「ねえ、先輩、先輩」
「ん?」
「どっちのほうがいいと思いますか」

松田にそう問いかける鍵介が手にしていたのは、二枚の薄手のカーディガンだった。片方は紺で、もう片方は薄いグレー。鍵介の顔とカーディガンを交互に見遣って、彼がそれを身につけている様子を想像してみて、松田は少しだけ迷ってから紺色のほうを指さした。
「こっちのほうが、ぼくは好き、かな」
「なるほど」
紺のカーディガンをカゴに入れ、鍵介は満足げに頷く。
「僕もこれがいいと思ってました。やっぱり先輩とは気が合います」
「ほんとに?」
「ほんとですって」
選ばれなかったグレーのカーディガンを元の場所に戻し、くすくすと笑う。少し濃い色の服のほうが、彼の肌の白さがきっと映えると思ったから。
それからも、「先輩はどれが好きですか」と何度か尋ねられながら、彼に似合いそうなシャツを一枚とスニーカーを一足、じっくり選んだ。今度会うときはこれを着てきてくれるのかなあ、なんて思ったりして。
仮想世界のニセモノの身体のためにせっせと服を選ぶふたりの姿は、見る人によってはあまりに滑稽で、くだらないと鼻で笑われてしまうかもしれないけれど。それでも鍵介が周りにより良く見られたいと思う気持ちを馬鹿にすることなんて誰にも出来ないし、より良く見せたいと思う対象に自分が含まれているのだから、それは嬉しいことだと松田は思っている。買い物カゴを鍵介から預かって、にこりと微笑んだ。
「楽しいね、こういうの」
「……よかった」
その時、口元を緩ませる鍵介の後ろを真っ黒な人影がすう、と横切った。不気味なその姿に、どき、と思わず心臓が跳ねる。
店内では、男か女かも分からない、モザイクに塗り潰された人間が通路を忙しなく行き来していた。入口近くの棚に新作のTシャツを並べて、時折開く自動ドアに向かって、ざらついたノイズを被せられた声で「いらっしゃいませ」を繰り返している。
しかし、ここが現実ではないことを知らない客たちは、異様な姿をした店員のことなど誰ひとりとして気にしていない。スピーカーからは、恋人と過ごす時間の甘さを歌うバーチャルアイドルの愛らしい歌声が、絶えず流れ続ける。小さな店の中で、当たり前の日常の弛緩した空気と、「気がついた者」の目にだけ映るこの世界の真実が、ぐちゃぐちゃに混ざり合っていた。継ぎ接ぎだらけの理想を寄せ集めた、作り物の楽園。ようやく慣れ始めてはきたけれど、やはり、何度見ても気味が悪いものだ。

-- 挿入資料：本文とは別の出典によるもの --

## src/rtl/lru_pkg.sv

```systemverilog
// rtl/lru_pkg.sv - shared types and helpers for the LRU replacement logic
package lru_pkg;

  // Default geometry of the 2-way LRU store.
  localparam int LRU_DEFAULT_ENTRIES = 256;

  // Controller states: normal arbitration or a full-array clear sweep.
  typedef enum logic {
    IDLE  = 1'b0,
    FLUSH = 1'b1
  } lru_ctrl_state_e;

  // Set-index width for a power-of-two number of sets.
  function automatic int lru_index_bits(input int entries);
    return $clog2(entries);
  endfunction

endpackage

```

## src/rtl/lru2.sv

```systemverilog
// rtl/lru2.sv - 2-way LRU bit store, one combinational read / clocked update port
module lru2
  import lru_pkg::*;
#(
  parameter int ENTRIES    = LRU_DEFAULT_ENTRIES,
  parameter int INDEX_BITS = lru_index_bits(ENTRIES)
) (
  input  logic                  clk,
  input  logic                  rst_n,
  input  logic [INDEX_BITS-1:0] line_selector,
  input  logic                  lru_update,
  input  logic                  referenced_set,
  output logic                  lru_way
);

  // One bit per set naming the least-recently-used way.
  logic [ENTRIES-1:0] lru_q;

  // The referenced way becomes MRU, so the other way is now LRU.
  always_ff @(posedge clk or negedge rst_n) begin
    if (!rst_n) begin
      lru_q <= '0;
    end else if (lru_update) begin
      lru_q[line_selector] <= ~referenced_set;
    end
  end

  assign lru_way = lru_q[line_selector];

endmodule

```

## src/rtl/lru2_ctrl.sv

```systemverilog
// rtl/lru2_ctrl.sv - arbitrates hit updates, victim allocation and flush onto the lru2 port
module lru2_ctrl
  import lru_pkg::*;
#(
  parameter int ENTRIES    = LRU_DEFAULT_ENTRIES,
  parameter int INDEX_BITS = lru_index_bits(ENTRIES)
) (
  input  logic                  clk,
  input  logic                  rst_n,
  input  logic                  hit_valid,
  input  logic [INDEX_BITS-1:0] hit_index,
  input  logic                  hit_way,
  input  logic                  alloc_valid,
  output logic                  alloc_ready,
  input  logic [INDEX_BITS-1:0] alloc_index,
  output logic                  victim_valid,
  output logic                  victim_way,
  output logic [INDEX_BITS-1:0] victim_index,
  input  logic                  flush_req,
  output logic                  flush_busy
);

  localparam logic [INDEX_BITS-1:0] LAST_IDX = INDEX_BITS'(ENTRIES - 1);

  lru_ctrl_state_e       state_q, state_d;
  logic [INDEX_BITS-1:0] cnt_q, cnt_d;
  logic                  victim_valid_q, victim_valid_d;
  logic                  victim_way_q, victim_way_d;
  logic [INDEX_BITS-1:0] victim_index_q, victim_index_d;

  logic [INDEX_BITS-1:0] line_selector;
  logic                  lru_update;
  logic                  referenced_set;
  logic                  lru_way;

  lru2 #(
    .ENTRIES    (ENTRIES),
    .INDEX_BITS (INDEX_BITS)
  ) u_lru2 (
    .clk            (clk),
    .rst_n          (rst_n),
    .line_selector  (line_selector),
    .lru_update     (lru_update),
    .referenced_set (referenced_set),
    .lru_way        (lru_way)
  );

  // Allocation only yields to a same-cycle hit; it never looks at alloc_valid.
  assign alloc_ready = (state_q == IDLE) && !hit_valid;
  assign flush_busy  = (state_q == FLUSH);

  // Store-port arbitration, flush sequencing and victim response capture.
  always_comb begin
    state_d        = state_q;
    cnt_d          = cnt_q;
    line_selector  = '0;
    lru_update     = 1'b0;
    referenced_set = 1'b0;
    victim_valid_d = 1'b0;
    victim_way_d   = victim_way_q;
    victim_index_d = victim_index_q;

    case (state_q)
      IDLE: begin
        if (hit_valid) begin
          line_selector  = hit_index;
          lru_update     = 1'b1;
          referenced_set = hit_way;
        end else if (alloc_valid) begin
          // The current LRU way is the victim and is made MRU in the same access.
          line_selector  = alloc_index;
          lru_update     = 1'b1;
          referenced_set = lru_way;
          victim_valid_d = 1'b1;
          victim_way_d   = lru_way;
          victim_index_d = alloc_index;
        end
        if (flush_req) begin
          state_d = FLUSH;
          cnt_d   = '0;
        end
      end

      FLUSH: begin
        // Referencing way 1 leaves the stored bit at 0, matching the reset value.
        line_selector  = cnt_q;
        lru_update     = 1'b1;
        referenced_set = 1'b1;
        if (cnt_q == LAST_IDX) begin
          state_d = IDLE;
          cnt_d   = '0;
        end else begin
          cnt_d = cnt_q + 1'b1;
        end
      end

      default: begin
        state_d = IDLE;
        cnt_d   = '0;
      end
    endcase
  end

  // State and sweep counter.
  always_ff @(posedge clk or negedge rst_n) begin
    if (!rst_n) begin
      state_q <= IDLE;
      cnt_q   <= '0;
    end else begin
      state_q <= state_d;
      cnt_q   <= cnt_d;
    end
  end

  // Registered victim response, one-cycle valid pulse.
  always_ff @(posedge clk or negedge rst_n) begin
    if (!rst_n) begin
      victim_valid_q <= 1'b0;
      victim_way_q   <= 1'b0;
      victim_index_q <= '0;
    end else begin
      victim_valid_q <= victim_valid_d;
      victim_way_q   <= victim_way_d;
      victim_index_q <= victim_index_d;
    end
  end

  assign victim_valid = victim_valid_q;
  assign victim_way   = victim_way_q;
  assign victim_index = victim_index_q;

endmodule

```

## config.mk

```make
export PLATFORM = sky130hd
export DESIGN_NAME = lru2_ctrl
export DESIGN_NICKNAME = d
export VERILOG_FILES = /design/src/rtl/lru_pkg.sv /design/src/rtl/lru2.sv /design/src/rtl/lru2_ctrl.sv
export SDC_FILE = /design/constraint.sdc
export NUM_CORES = 1
export LEC_CHECK = 0
export ABC_AREA = 1
export BUFFER_PORTS_ARGS = -buffer_cell sky130_fd_sc_hd__buf_2
export CELL_PAD_IN_SITES_DETAIL_PLACEMENT = 1
export CELL_PAD_IN_SITES_GLOBAL_PLACEMENT = 1
export CORE_MARGIN = 5
export CORE_UTILIZATION = 45
export DETAILED_ROUTE_END_ITERATION = 8
export PLACE_DENSITY_LB_ADDON = 0.2
export SLEW_MARGIN = 30
export SYNTH_ARGS = -nofsm -noshare
export SYNTH_HDL_FRONTEND = slang
export SYNTH_HIERARCHICAL = 1
export SYNTH_SLANG_ARGS = --single-unit
```

## constraint.sdc

```tcl
create_clock -name clk -period 8.9 [get_ports clk]
set_input_delay 1.335 -clock clk [delete_from_list [all_inputs] [get_ports clk]]
set_output_delay 1.335 -clock clk [all_outputs]
set_load 0.005 [all_outputs]
```

; Word level (Yosys, flattened, before mapping)
; Index checks and enable logic that the tools add are counted.
[word_totals]
wordCells = 40
in_bits = 22
regBits = 275
out_inout_bits = 12
[classes]
muxes = 22
n_bitwise = 3
magnitude_cmp = 2
reduce_logical = 4
n_eq_ne = 2
addsub = 1
[op_table]
columns = operator, count
row1 = $bwmux W256, 1
row2 = $mux W8, 4
row3 = $pmux W8 S2, 2
row4 = $mux W1, 10
row5 = $lt A8 B9 Y1 const B, 1
row6 = $add A8 B1 Y8 const B, 1
row7 = $bmux W1 S8, 1
row8 = $demux W1 S8, 1
row9 = $eq A8 B8 Y1 const B, 1
row10 = $ge A8 B1 Y1 const B, 1
row11 = $pmux W1 S2, 3
row12 = $not A1 Y1, 3
row13 = $reduce_and A3 Y1, 1
row14 = $logic_and A1 B1 Y1, 2
row15 = $ne A2 B2 Y1 const B, 1
row16 = $logic_not A1 Y1, 1

; Depth between registers and ports, before layout
[logic_depth]
ltp_word = 10
mapped_depth = 28
ltp_nobuf = 23

; Cells and area by module
; The synthesis kept the hierarchy.
[by_module_without_submodules]
columns = mod, seq_area_each_um2, cells_each, area_per_inst_um2, instances
row1 = lru2, 6406.1, 1737, 13118.8, 1
row2 = lru2_ctrl, 475.5, 131, 1018.5, 1

; Worst setup path before layout
; No wires, ideal clock.
[synth_path]
path_kind = input-to-reg
from = input hit_valid
to = register u_lru2.lru_q[101]
path_stages = 22
setup_slack_ps = 4585
setup_ps = 141
path_buffers = 4
t_arrival_ps = 4174
cell_sequence = nor2_2 -> nand2_4 -> clkinv_4 -> nand2_1 -> o211ai_1 -> nand2_2 -> inv_1 -> buf_2 -> nand2_1 -> nand2_1 -> o21ai_1 -> nand2_1 -> nor2_1 -> nor2_1 -> nor2_1 -> nand2_1 -> nand2_1 -> a21oi_1 -> clkbuf_1 -> clkbuf_1 -> clkbuf_1 -> a31oi_1
[synth_via]
elab_chain_cells = 9
elab_cells_between_ends = 16
[synth_lines]
columns = item, line_no
row1 = "start, declared", lru2_ctrl.sv:10  ; input logic hit_valid,
row2 = $mux W8, lru2_ctrl.sv:65  ; if (hit_valid) begin
row3 = $pmux W8 S2, lru2_ctrl.sv:63  ; case (state_q)
row4 = net line_selector[3], lru2_ctrl.sv:31  ; logic [INDEX_BITS-1:0] line_selector;
row5 = $bmux W1 S8, lru2.sv:28  ; assign lru_way = lru_q[line_selector];
row6 = $mux W1 (not written as such), lru2.sv:28
row7 = net lru_way, lru2_ctrl.sv:34  ; logic lru_way;
row8 = $mux W1, lru2_ctrl.sv:69  ; end else if (alloc_valid) begin
row9 = $mux W1, lru2_ctrl.sv:65
row10 = $pmux W1 S2, lru2_ctrl.sv:63
row11 = net referenced_set, lru2_ctrl.sv:33  ; logic referenced_set;
row12 = $not A1 Y1, lru2.sv:24  ; lru_q[line_selector] <= ~referenced_set;
row13 = $bwmux W256, lru2.sv:24
row14 = "end signal, assigned by index", lru2.sv:24
row15 = "end, declared", lru2.sv:17  ; logic [ENTRIES-1:0] lru_q;
; The timed path passes the listed nets, and every way through them passes these cells. The select of a mux whose other input is x is not followed.
; A chain may end at the register's enable or synchronous reset.

; Worst setup path after layout
[layout_path]
from = input hit_valid
to = register u_lru2.lru_q[9]
; Same word-level chain as after synthesis.

==> impl_metrics.py <==
metrics = {
    "sta": {
        "fin_skew_ps": 13.79,
        "fin_crit_ps": 5913,
        "finalSetupViolations": 0,
        "tightestPinTransition_ps": 1032,
        "rsz0062_at_grt": "no",
        "finalCritPeriodShare_pct": 66.44,
        "hold_viol": 0,
        "timing.fmax_mhz": 169.1,
        "drv_slew": 0,
        "setup_tns_ps": 0,
        "relSlewSlack_pct": 31.01,
    },
    "clocking": {
        "path_clk_slew_ps": 60,
        "root_buffer": "clkbuf_16",
        "h-tree-depth": 2,
        "clk_latency_ps": 510,
        "hold_buffers": 0,
        "tritoncts": "yes",
        "cts_resized": 0,
        "cts_num_sinks": 275,
        "cts_inserted_buffers": 34,
        "cts_buffer_depth": 3,
        "postCtsSetupBuffers": 0,
    },
    "setup_path": {
        "cp-start-kind": "input pin",
        "end_kind": "flop",
        "cp.required_ps": 9230,
        "critPathArrivalTime_ps": 6240,
        "path_class": "input pin to flop",
        "worstPathMaxFanout": 144,
    },
    "synthesis": {
        "synth_edf_count": 0,
        "synthTopCellsByArea": "dfrtp_1 (49%), nand2_1 (18%), a21oi_1 (8.6%)",
        "synth_warnings": 6,
        "ys_seq_elements": 275,
        "yosys.cell_types.count": 33,
        "async_flop_share_pct": 100.0,
        "synth.largest_area_cell": "dfrtp_1",
        "syn-num-nets": 1891,
        "synth_cells": 1868,
        "yosysMostFrequentCell": "nand2_1",
        "syn_area_sq_um": 14140,
        "synth_commonest_cells": "nand2_1 (670), dfrtp_1 (275), a21oi_1 (243)",
        "synth_top_area_share_pct": 48.68,
        "avgSynthCellArea_sq_um": 7.568,
        "seq_area_frac_synth_pct": 48.68,
        "ys.flop_type": "dfrtp_1",
    },
    "floorplanning": {
        "start_util_pct": 45.15,
        "rows": 65,
        "core_region_area_sq_um": 31310,
        "die-width_microns": 187.2,
        "die_area_sq_um": 35060,
        "die_h_microns": 187.2,
        "pin_count": 34,
    },
    "final_layout": {
        "final_design_area_no_fill_sq_um": 15610,
        "nNetsFinal": 1862,
        "n_antenna_cell": 0,
        "drive_above_1_share_pct": 9.145,
        "syn2layout_area_growth_pct": 10.43,
        "fin_cells": 2261,
    },
    "power": {
        "p_leak_nw": 7.754,
        "power_density_nw_per_um2": 288.1,
        "peakVddDrop_v": 0.0001445,
    },
    "global_routing": {
        "grt_pass1_wl_microns": 75610,
        "grt_pass1_vias": 13390,
        "grt_max_degree": 145,
        "antenna_found_initial": 0,
        "grt_usage_pct": 26.58,
        "grt-ovfl-total": 0,
    },
    "detailed_routing": {
        "drc_errors": 0,
        "vias": 12910,
        "ant_nets": 0,
        "routed_wl_microns": 47210,
        "vias_per_cell": 5.709,
        "drt_iter0_markers": 872,
        "wire_per_inst_microns": 20.88,
        "first_pass_iters": 4,
    },
    "place": {
        "place.gp.congestion": 0.8446,
        "dp_cells": 2205,
        "dp_hpwl_microns": 26910,
        "place_area_sq_um": 14570,
        "port_buffers": 33,
    },
    "status": {
        "status": "finished clean",
    },
    "hold_path": {
        "min_path_type": "flop to flop",
    },
    "flow_run": {
        "maxCapViolCount": 0,
    },
}
## worst max-delay path, stage by stage
cell and delay (ps):
buf_2 110, nor2_2 260, nand2_4 160, clkinv_4 120, nand2_1 90, nand3_2 290
buf_4 510, nand2_2 220, clkinv_1 570, nand2_1 100, nand3_1 130, nand2_1 60
nand2_1 100, o21ai_1 110, nand2_1 160, nor2_1 60, nor2_1 90, nor2_1 50
nand2_1 150, nand2_1 120, a21oi_4 190, buf_12 340, buf_16 440, a31oi_1 210
## placed cells by master (no fill, tap or decap), types with 3 or more instances in the layout
cell,netlist,final
nand2_1,670,668
dfrtp_1,275,275
a21oi_1,243,242
a31oi_1,178,178
nor2_1,175,174
inv_1,54,53
nand3_1,36,35
clkbuf_16,0,35
buf_2,42,32
buf_4,7,27
o21ai_1,22,22
inv_2,18,17
o21ai_0,13,13
clkbuf_1,73,12
nor2_4,10,11
nor2_2,9,9
mux2i_1,8,8
nor3_4,7,7
nand2_2,4,6
clkbuf_8,0,6
o211ai_1,3,3
## layer usage
metal | GRT usage, % | vias to the layer above | wire length, microns
li1 | - | 6132 | -
met1 | 36.25 | 6392 | 21290
met2 | 44.19 | 312 | 22180
met3 | 4.274 | 73 | 2492
met4 | 7.395 | 0 | 1253
met5 | 0 | - | 0
## per-stage QoR
stage	util (%)	hold slack (ps)	total power, mW	setup slack, ps
2_1_floorplan	-	453.4	2.609	4585
5_1_grt	49.86	512.4	4.757	2650
4_1_cts	49.86	487.2	4.520	2850
3_5_place_dp	46.52	473.1	3.166	2351
3_3_place_gp	46.39	462.2	3.118	2631
6_report	49.86	485.0	4.498	2987
## area by class of cell
cell class,instances,area (sq um)
Clock buffer,53,1003
Clock inverter,3,43.79
Fill cell,3883,15700
Inverter,74,286.5
Multi-Input combinational cell,1390,6437
Sequential cell,275,6882
Tap cell,402,503.0
Timing Repair Buffer,64,456.7
## power by group
group          switching, mW  leakage, nW  internal, mW
Combinational           1.19         3.54         0.369
Sequential             0.135         3.70          1.48
Clock                  0.530        0.511         0.799
Total                   1.85         7.75          2.64
## sequential cells by signal, summed over array words and instances (netlist names)
signal        flops
victim_way        1
u_lru2/lru_q    256
victim_index      8
cnt_q             8
victim_valid      1
flush_busy        1
## path summary, 6_finish.rpt
path	start	to	slack, ps	cells past startpoint
min in group asynchronous	rst_n	cnt_q[5]	830	1
worst min-delay path	victim_index[6]	victim_index[6]	490	2
worst min register to register	victim_index[6]	victim_index[6]	490	2
worst max-delay path	hit_valid	u_lru2/lru_q[9]	2990	24
worst max register to register	flush_busy	u_lru2/lru_q[9]	3150	23
max in group asynchronous	rst_n	u_lru2/lru_q[50]	6720	2
## kinds of logic after synthesis
logic type	synth area share, %
AO/OA/AOI/OAI	18.23
AND/OR/NAND/NOR	26.26
adder cells (fa/ha/maj)	0.08849
buffers and inverters	6.054
XOR/XNOR	0.1239
flip-flops	48.68
multiplexers	0.5664
No activity file was read; power rests on OpenSTA's default activity.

週にだいたい一度は、放課後に鍵介と街をぶらぶら歩き回る。映画を見たり、買い食いをしたり、今日のようにパピコで服を見て回ったり。以前から「息抜き」と称して続けられていたそれが「デート」に名前を変えたのは、つい最近のことだ。

「手、少しぞわぞわしちゃいました」
店を出た鍵介は、しきりに両の手のひらを擦り合わせている。やっぱりレジにいた店員も真っ黒のNPCで、会計を済ませておつりを手渡される際に触れた指先の、ざらざらした感触と温度のなさが不気味だったという。
「大丈夫?」
松田はさりげなく紙袋をもらって、そのままぎゅ、と鍵介の手を握る。鍵介は少しだけ面食らったようで、目の前の人通りを気にする素振りを見せたが、やがてはにかんでその手を握り返した。

「あったかいですね」

たいせつにしたいって、こういうことを言うんだなと、肌を触れ合わせる度にそう思う。すぐそこのカフェでもいい、次のフロアのファミレスでもいい、少し足を伸ばして駅前のファストフードでもいい。どちらかの家でもいい。ごはんを食べながら、楽しいことでも、怖いことでも、心配なことでも、なんだって話したいと思った。